Work to complete: Search the material for "ends" and show all lines that contain it.

>>

`src/rtl/axis_slave_fifo.sv`:
```
// AXI4-Stream receive buffer: DEPTH-entry first-word-fall-through FIFO with
// fill-level and packet counters. PACKET_MODE selects cut-through or store-and-forward.
//
// state  | meaning
// IDLE   | output withheld, waiting for the release condition
// STREAM | head entry presented on the master port
module axis_slave_fifo #(
  parameter int DATA_WIDTH  = 8,
  parameter int DEPTH       = 16,
  parameter int PACKET_MODE = 0
) (
  input  logic                     s_axis_clk,
  input  logic                     s_axis_resetn,
  input  logic                     s_axis_tvalid,
  input  logic [DATA_WIDTH-1:0]    s_axis_tdata,
  input  logic                     s_axis_tlast,
  output logic                     s_axis_tready,
  output logic                     m_axis_tvalid,
  output logic [DATA_WIDTH-1:0]    m_axis_tdata,
  output logic                     m_axis_tlast,
  input  logic                     m_axis_tready,
  output logic [$clog2(DEPTH):0]   fill_level,
  output logic [15:0]              pkt_count
);

  localparam int AW = $clog2(DEPTH);
  localparam logic [AW:0] PTR_ONE = (AW+1)'(1);
  localparam logic [AW:0] DEPTH_L = (AW+1)'(DEPTH);

  typedef enum logic {IDLE, STREAM} state_t;

  logic [DATA_WIDTH:0] mem [DEPTH];
  logic [AW:0]         wr_ptr, rd_ptr, complete_pkts;
  logic [AW:0]         wr_ptr_nxt, rd_ptr_nxt, cpl_nxt, count_nxt;
  logic [DATA_WIDTH:0] head;
  logic                full, empty;
  logic                wr_en, rd_en, wr_last, rd_last;
  state_t              state;

  // A packet larger than the FIFO can never complete, so a full FIFO also
  // releases in store-and-forward mode.
  function automatic logic release_ok(input logic [AW:0] count, input logic [AW:0] cpl);
    if (count == '0) return 1'b0;
    if (PACKET_MODE == 0) return 1'b1;
    return (cpl != '0) || (count == DEPTH_L);
  endfunction

  assign empty         = (wr_ptr == rd_ptr);
  assign full          = (wr_ptr[AW-1:0] == rd_ptr[AW-1:0]) && (wr_ptr[AW] != rd_ptr[AW]);
  assign head          = mem[rd_ptr[AW-1:0]];
  assign s_axis_tready = !full;
  assign m_axis_tvalid = (state == STREAM);
  assign m_axis_tdata  = head[DATA_WIDTH-1:0];
  assign m_axis_tlast  = head[DATA_WIDTH];
  assign fill_level    = wr_ptr - rd_ptr;

  assign wr_en   = s_axis_tvalid && !full;
  assign rd_en   = m_axis_tvalid && m_axis_tready;
  assign wr_last = wr_en && s_axis_tlast;
  assign rd_last = rd_en && head[DATA_WIDTH];

  always_comb begin
    wr_ptr_nxt = wr_en ? (wr_ptr + PTR_ONE) : wr_ptr;
    rd_ptr_nxt = rd_en ? (rd_ptr + PTR_ONE) : rd_ptr;
    count_nxt  = wr_ptr_nxt - rd_ptr_nxt;
    cpl_nxt    = complete_pkts;
    if (wr_last && !rd_last)
      cpl_nxt = complete_pkts + PTR_ONE;
    else if (!wr_last && rd_last)
      cpl_nxt = complete_pkts - PTR_ONE;
  end

  always_ff @(posedge s_axis_clk) begin
    if (wr_en)
      mem[wr_ptr[AW-1:0]] <= {s_axis_tlast, s_axis_tdata};
  end

  always_ff @(posedge s_axis_clk or negedge s_axis_resetn) begin
    if (!s_axis_resetn) begin
      state         <= IDLE;
      wr_ptr        <= '0;
      rd_ptr        <= '0;
      complete_pkts <= '0;
      pkt_count     <= '0;
    end else begin
      wr_ptr        <= wr_ptr_nxt;
      rd_ptr        <= rd_ptr_nxt;
      complete_pkts <= cpl_nxt;
      if (wr_last)
        pkt_count <= pkt_count + 16'd1;
      case (state)
        IDLE: begin
          if (release_ok(fill_level, complete_pkts))
            state <= STREAM;
        end
        STREAM: begin
          // Mid-packet reads keep streaming; only an emptied FIFO or a packet
          // boundary without a further releasable packet drops tvalid.
          if (rd_en) begin
            if (count_nxt == '0)
              state <= IDLE;
            else if (rd_last && !release_ok(count_nxt, cpl_nxt))
              state <= IDLE;
          end
        end
        default: state <= IDLE;
      endcase
    end
  end

  logic unused_empty;
  assign unused_empty = empty;

endmodule
```
`config.mk`:
```
export PLATFORM = sky130hd
export DESIGN_NAME = axis_slave_fifo
export DESIGN_NICKNAME = d
export VERILOG_FILES = /design/src/rtl/axis_slave_fifo.sv
export SDC_FILE = /design/constraint.sdc
export NUM_CORES = 1
export LEC_CHECK = 0
export ABC_AREA = 1
export CAP_MARGIN = 40
export CORE_MARGIN = 2
export CORE_UTILIZATION = 59
export DETAILED_ROUTE_END_ITERATION = 7
export GPL_ROUTABILITY_DRIVEN = 0
export PLACE_DENSITY = 0.76
export SLEW_MARGIN = 20
export SYNTH_ARGS = -nofsm -noshare
export SYNTH_HDL_FRONTEND = slang
export SYNTH_SLANG_ARGS = --single-unit
```
`constraint.sdc`:
```
create_clock -name s_axis_clk -period 4.1 [get_ports s_axis_clk]
set_input_delay 0.41 -clock s_axis_clk [delete_from_list [all_inputs] [get_ports s_axis_clk]]
set_output_delay 0.41 -clock s_axis_clk [all_outputs]
set_load 0.1 [all_outputs]
```
-- Yosys cells after proc, flatten, opt, wreduce, memory -nomap -nowiden
Memories as Yosys holds them, arrays and structs flattened.
Cells that the tools add are included.
- memories kept: 1
- logic and storage cells: 67
- input bits: 13
- bits in registers: 32
- output and inout port bits: 32
- bits in writable memories: 144
- eq/ne operators: 4
- add/subtract/negate cells: 7
- reductions and logical operators: 18
- bitwise logic cells: 1
- multiplexer cells: 31
- memories (name ; words ; bits a word ; rd ports ; clocked after Yosys merged registers in ; write ports ; RTL line ; text):
    mem ; 16 ; 9 ; 1 ; 0 ; 1 ; 32 ; logic [DATA_WIDTH:0] mem [DEPTH];
- operators with widths (cell ; count):
    $mux W1 ; 26
    $mux W5 ; 4
    $add A16 B1 Y16 const B ; 1
    $add A5 B1 Y5 const B ; 3
    $eq A5 B5 Y1 const B ; 2
    $logic_not A5 Y1 ; 2
    $reduce_bool A5 Y1 ; 2
    $sub A5 B5 Y5 ; 2
    $logic_and A1 B1 Y1 ; 8
    $sub A5 B1 Y5 const B ; 1
    $eq A4 B4 Y1 ; 1
    $logic_not A1 Y1 ; 4
    $logic_or A1 B1 Y1 ; 2
    $pmux W1 S2 ; 1
    $ne A1 B1 Y1 ; 1
    $not A1 Y1 ; 1

-- Logic depth before layout (Yosys ltp)
Gate-level depths: netlist (run 1).
- depth after elaboration: 25
- gate-level depth with buffers: 27
- mapped depth without buffers: 24

-- Worst setup path before layout (run 1)
OpenSTA, ideal clock, no wires.
- path type: register -> register
- start: register rd_ptr[1]
- end: register state, in the netlist m_axis_tvalid
- setup time: 0.128 ns
- clock period less this slack: 3.338 ns
- required time: 3.972 ns
- slack: 0.762 ns
- cell stages (with the launch flop): 28
- arrival: 3.209 ns
- path buffers: 3
- cells stage by stage: dfrtp_1 buf_2 inv_1 clkbuf_1 buf_2 ha_1 nand2_1 nor2_2 nand2_4 nand2_4 inv_2 nand4_1 xor2_1 inv_1 ha_1 nand2_1 inv_1 nand2_1 nand2_1 inv_1 nand2_1 nand2_1 nand2_1 nand2_1 nor2_1 nand2_1 nor2_1 nor2_1
- elaborated cells on any way between the ends: 42
- classes of those cells: add/sub: 3; eq/ne: 3; mux: 19; reduce/logical: 16; memory: 1
- RTL lines (item ; RTL line ; text):
    start: declaration ; 33 ; logic [AW:0] wr_ptr, rd_ptr, complete_pkts;
    start signal: assignment ; 87 ; rd_ptr <= rd_ptr_nxt;
    $eq A4 B4 Y1 * ; 49 ; assign full = (wr_ptr[AW-1:0] == rd_ptr[AW-1:0]) && (wr_ptr[AW] != rd_ptr[AW]);
    $logic_and A1 B1 Y1 * ; 49 ;
    $logic_not A1 Y1 * ; - ;
    via s_axis_tready ; 17 ; output logic s_axis_tready,
    $logic_and A1 B1 Y1 * ; 57 ; assign wr_en = s_axis_tvalid && !full;
    $mux W5 * ; 63 ; wr_ptr_nxt = wr_en ? (wr_ptr + PTR_ONE) : wr_ptr;
    via wr_ptr_nxt[3] ; 34 ; logic [AW:0] wr_ptr_nxt, rd_ptr_nxt, cpl_nxt, count_nxt;
    $sub A5 B5 Y5 * ; 65 ; count_nxt = wr_ptr_nxt - rd_ptr_nxt;
    [... 5 more ...] ; - ;
    $mux W1 ; 99 ; if (rd_en) begin
    $mux W1 ; 91 ; case (state)
    $logic_not A1 Y1 ; 102 ; else if (rd_last && !release_ok(count_nxt, cpl_nxt))
    $logic_and A1 B1 Y1 ; 102 ;
    $mux W1 ; 102 ;
    $mux W1 * ; 100 ; if (count_nxt == '0)
    $mux W1 * ; 99 ;
    $pmux W1 S2 * ; 91 ;
    end signal: assignment ; 94 ; state <= STREAM;
    end signal: assignment ; 101 ; state <= IDLE;
    end signal: assignment ; 103 ; state <= IDLE;
    end: declaration ; 38 ; state_t state;
Mark *: on every way through the listed nets, which the timed path passes. The rest lies on a longest branch. The select of a mux whose other input is x is not followed.
A chain may end at the register's enable or synchronous reset.

-- Worst setup path after layout (run 1)
- start: register rd_ptr[0]
- end: output m_axis_tdata[2]
- cells in the longest elaborated chain, start to end: 1
- RTL lines (item ; RTL line ; text):
    $mem_v2 Z16 W9 ; - ;
    end: declaration ; 19 ; output logic [DATA_WIDTH-1:0] m_axis_tdata,
No other way between the ends.

==> reports/results.ini, run 1 <==
[synthesis]
avgSynthCellArea_um2 = 11.9
synth_fa_ha_area_frac = 0.0266
synth_simple_gate_area_frac = 0.131
yosysUniqueCellTypes = 34
synth_cells = 618
synth_top_family_by_area = simple AND/OR/NAND/NOR gates
yosysSeqAreaShare = 0.681
ys_ff_latch = 171
synth_warnings = 0
synth_compound_area_frac = 0.0971
yosys-top-cells-area = edfxtp_1 59%, dfrtp_1 9.2%, o21ai_0 5.2%
netlist_area_um2 = 7350
synth_nets = 646
synth_top_area_cell = edfxtp_1
muxShareOfSynthArea = 0.00153
yosysTopAreaCellShare = 0.589
yosys.area_share.xor_xnor = 0.0286

[grt]
grtUsageTotal = 0.265
grt_pass1_vias = 4973
met3_usage = 0.0612
grt_pass1_wl_um = 26000
antenna_found_initial = 0
top_usage_layer = met2
use_met1 = 0.356
grt-ovfl-total = 0
grt_max_degree = 73
use_met2 = 0.431

[die]
fp.dieArea_um2 = 13400
core_um2 = 12100
num_rows = 40
ios = 45
start_util = 0.609
dieWidth_um = 116
fp.dieH_um = 116

[placement]
hpwl_um = 10600
io_buffers = 44

[critical_path]
critical-path-top-delay-family = buffers and inverters
max_stage_delay_ns = 0.58
path_buf_inv = 3
r2r_start = rd_ptr[2]
cp-startpoint = rd_ptr[0]
crit_path_end_kind = primary output
r2r_slack_ns = 0.88
critPathCapture = m_axis_tdata[2]
crit_fanout = 47
start_kind = flip-flop
cp_slowest_cell = inv_2
cp.depth = 7
arrival_ns = 2.83
reg2reg_to = m_axis_tvalid
reg2reg_depth = 24
critPathRequiredTime_ns = 3.69
crit_type = reg -> out
crit_chain = inv_2 > buf_4 > nor2_1 > o221ai_1 > nand3_1 > nand3_1 > buf_4

[clocking]
post_cts_resized = 0
cts_setup_buffers = 0
postCtsHoldBufs = 0
path_clk_slew_ns = 0.06
cts_buffers = 17
clock_latency_ns = 0.42
cts_tree = yes
cts_max_path_buffers = 2
clock-sinks = 171
cts_htree_levels = 4
root_buffer = clkbuf_16

[routing]
drt_iter0_markers = 644
via_per_inst = 5.79
wirelength_um = 16700
dr_total_vias = 5063
route.detailed.drc = 0
antenna_left = 0
drtPass1Iterations = 6
wl_per_cell_um = 19.1

[sta]
final-max-slew-violation-count = 0
worst_pin_slew_ns = 0.877
grt_setup_unrepaired = no
hold_viol = 0
finalCriticalPeriod_ns = 3.24
max_slew_margin = 0.413
fin_setup_tns_ns = 0
setup_viol = 0
whs_ns = 0.357
max_freq_mhz = 308
min_period_over_period = 0.791
skew_ns = 0.00684

[cells_and_area]
antennaDiodeCount = 0
synthToLayoutAreaGrowth_pct = 21.2
utilization = 0.738
drive_gt1_frac = 0.142
nets = 721

[run_status]
status = complete, no violations

[hold_path]
hold_path.class = in -> async

[run]
cap_violations = 0

## cells in the final DEF, fill, tap and decap left out, drive strengths merged
cell           instances
a21oi                  4
buf                   53
bufinv                 3
clkbuf                18
clkdlybuf4s50         30
clkinv                10
clkinvlp               2
dfrtp                 27
edfxtp               144
fa                     1
ha                    14
inv                   38
mux2                   1
nand2                 76
nand3                 30
nand4                  3
nor2                 104
nor3                   3
nor4                   1
o211ai                 4
o21ai                 79
o21bai                 1
o221ai                14
o22ai                 22
xnor2                  8
xor2                  16
## per-stage QoR
stage,cells,area [um^2],setup slack (ns)
6_report,874,8900,0.857
5_1_grt,874,8900,0.558
4_1_cts,862,8810,0.858
3_5_place_dp,830,8230,0.951
3_3_place_gp,810,7920,1.08
2_1_floorplan,618,7350,0.762
## Yosys cell counts
library cell / number
inv_1: 34
nor3_1: 2
nand2_2: 3
nor3_2: 1
nand3_4: 1
nor2_4: 2
nor2_2: 1
a21oi_1: 4
inv_2: 4
buf_2: 5
nor2_1: 100
o221ai_1: 14
nand4_4: 1
o22ai_1: 22
nor2_8: 1
mux2_2: 1
o21ai_0: 77
o21ai_1: 2
o211ai_1: 4
nand2_1: 70
o21bai_1: 1
fa_1: 1
buf_1: 2
nor4_1: 1
edfxtp_1: 144
ha_1: 14
dfrtp_1: 27
xnor2_1: 8
clkbuf_1: 20
nand4_1: 2
xor2_1: 16
nand2_4: 3
nand3_1: 29
clkinv_1: 1
## layout make-up
type / instances / area, um^2
repair buffers: 83 / 871
multi-input cells: 381 / 2090
inverters: 39 / 146
fillers: 791 / 3160
clock buffers: 18 / 429
clock inverters: 14 / 154
flip-flops and latches: 171 / 5000
well taps: 168 / 210
## flip-flops by register name (all words and copies together), names as in the netlist
register       count
m_axis_tvalid      1
mem              144
wr_ptr             5
pkt_count         16
rd_ptr             5
## cell families (layout without fill, tap and decap cells)
kind of cell | Yosys count | after routing
xor gates and xnor gates | 24 | 24
AOI/OAI and AO/OA | 124 | 124
muxes | 1 | 1
DFF | 171 | 171
buffers and inverters | 66 | 154
and+or+nand+nor | 217 | 217
adders and majority gates | 15 | 15
## routing by layer
layer	wire (um)	share of wire
met5	0	0
met4	316	0.019
met3	1520	0.091
met2	8240	0.49
met1	6650	0.40
## worst min-delay path by stage
| stage | endpoint | startpoint | cells past startpoint | slack (ns) |
|---|---|---|---|---|
| 2_1_floorplan | m_axis_tvalid | s_axis_resetn | 0 | 0.11 |
| 3_3_place_gp | pkt_count[8] | pkt_count[8] | 1 | 0.48 |
| 3_5_place_dp | pkt_count[12] | pkt_count[12] | 1 | 0.49 |
| 4_1_cts | m_axis_tvalid | s_axis_resetn | 2 | 0.36 |
| 5_1_grt | m_axis_tvalid | s_axis_resetn | 2 | 0.39 |
| 6_report | m_axis_tvalid | s_axis_resetn | 2 | 0.36 |
Power of run 1 is left out: the tool's default activity adds up to more than one toggle a clock period on the data nets, which glitch-free logic cannot reach.
==> inputs of run 2 (changes only) <==
- CORE_UTILIZATION: 59 -> 53
- PLACE_DENSITY: 0.76 -> 0.72
- clock period: 4.1 -> 2.9 ns (I/O delays scaled with it)
==> run 2 against run 1 <==
Effect of this change: design area grew 1.6%; critical path depth grew 16; highest routed layer unchanged; setup slack lost 0.72 ns; critical endpoint is now m_axis_tvalid; worst hold slack lost 0.11 ns; clock-buffer cell count shrank 1; sequential cell count is the same.
==> reports/results.ini, run 2 (same netlist as run 1, synthesis figures left out) <==
[run_status]
status = complete, no violations

[cells_and_area]
drive_gt1_frac = 0.201
nets = 726
multiInputGateArea_um2 = 2220
synthToLayoutAreaGrowth_pct = 23.2
nFillCells = 1024
final_common_cell = edfxtp_1
antennaDiodeCount = 0
ff_latch_area_um2 = 5000
mostFrequentLayoutCells = 144 x edfxtp_1, 100 x nor2_1, 76 x o21ai_0, 67 x nand2_1, 60 x buf_4
design_area_um2 = 9050
largest_reg_flops = 144

[run]
cap_violations = 0

[die]
num_rows = 43
fp.dieH_um = 122
start_util = 0.535
fp.dieArea_um2 = 14800
core_um2 = 13700
ios = 45
dieWidth_um = 122

[sta]
grt_setup_unrepaired = yes
worst_slack_ns = 0.139
final-max-slew-violation-count = 0
hold_viol = 0
finalCriticalPeriod_ns = 2.76
worst_pin_slew_ns = 0.616
min_period_over_period = 0.952
max_freq_mhz = 362
setup_viol = 0
max_slew_margin = 0.588
whs_ns = 0.249
skew_ns = 0.00708

[critical_path]
crit_fanout = 6
crit_type = reg -> reg
cp_slowest_cell = dfrtp_1
critPathRequiredTime_ns = 3.21
arrival_ns = 3.07
crit_chain = inv_2 > ha_4 > nand2_4 > nor2_4 > nand2_8 > nand2_8 > inv_8 > nand2_1 > o21ai_1 > ha_1 > inv_1 > o21bai_4 > nand2_1 > nand2_1 > inv_1 > nand2_1 > nand2_1 > nand2_1 > nand2_1 > nor2_1 > nand2_1 > nor2_1 > nor2_1
cpMostUsedCell = nand2_1
start_kind = flip-flop
crit_path_end_kind = flip-flop
max_stage_delay_ns = 0.42

[clocking]
path_clk_slew_ns = 0.07
cts_tree = yes
root_buffer = clkbuf_16
postCtsHoldBufs = 0
clock-sinks = 171
clock_latency_ns = 0.43
cts_buffers = 17
cts_max_path_buffers = 2
cts_htree_levels = 4

[placement]
pre_cts_ws_ns = -0.0361
hpwl_um = 10300
io_buffers = 44
placed_cell_area_um2 = 8300

[routing]
antenna_left = 0
dr_total_vias = 5113
drt_iter0_markers = 443
route.detailed.drc = 0
wirelength_um = 16900
via_per_inst = 5.74
wl_per_cell_um = 18.9
drtPass1Iterations = 5

[grt]
grtUsageTotal = 0.237
grt_pass1_vias = 5118
antenna_found_initial = 0
grt-ovfl-total = 0
grt_pass1_wl_um = 26000
grt_max_degree = 73

[hold_path]
hold_path.class = in -> async

==> run 2: cell count changes in the layout (fill, tap and decap cells not counted), sizes merged <==
cell,before,now
buf,53,75
bufinv,3,1
clkdlybuf4s50,30,12
clkinv,10,8
clkinvlp,2,1
inv,38,44
==> run 2: path summary, 6_finish.rpt <==
path	end	from	slack, ns	cells past startpoint
max	m_axis_tvalid	wr_ptr[0]	0.14	23
min reg2reg	pkt_count[12]	pkt_count[12]	0.51	1
min in group s_axis_clk	pkt_count[12]	pkt_count[12]	0.51	1
min	wr_ptr[0]	s_axis_resetn	0.25	2
max in group asynchronous	wr_ptr[3]	s_axis_resetn	2.36	2
max reg2reg	m_axis_tvalid	wr_ptr[0]	0.14	23
==> run 2: stage by stage <==
| step | util | TNS (ns) | instances |
|---|---|---|---|
| global route | 0.659 | -0.0838 | 891 |
| detailed placement | 0.605 | -0.0361 | 845 |
| floorplan | - | -0.0902 | 618 |
| finish | 0.659 | 0 | 891 |
| CTS | 0.647 | 0 | 877 |
| global placement | 0.605 | 0 | 845 |
==> run 2: repair_timing <==
item                       in CTS  in global routing
pin swaps                       0                 13
resized for setup               1                 17
setup endpoints to repair       1                 10
buffers inserted                0                 14
==> run 2: worst max-delay path, delay by kind of cell (launching register included) <==
family	cells	cell delay, ns
fa+ha+maj	2	0.59
compound gates	2	0.24
flops	1	0.42
buf+inv	4	0.25
simple gates	15	1.14
==> run 2: cell type report <==
| class | count | area share |
|---|---|---|
| clock buffer | 17 | 0.0470 |
| clock inverter | 15 | 0.0155 |
| multi-input combinational | 381 | 0.246 |
| timing repair buffer | 88 | 0.0968 |
| sequential | 171 | 0.553 |
| tap | 180 | 0.0249 |
| inverter | 39 | 0.0170 |
==> run 2: layer usage <==
layer  share of wire  global-route usage
met5               0                   0
met2            0.51               0.401
met4           0.027               0.116
met1            0.40               0.289
met3           0.062              0.0543
Power of run 2 is left out for the same reason.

<<

Response to the exercise:
- elaborated cells on any way between the ends: 42
No other way between the ends.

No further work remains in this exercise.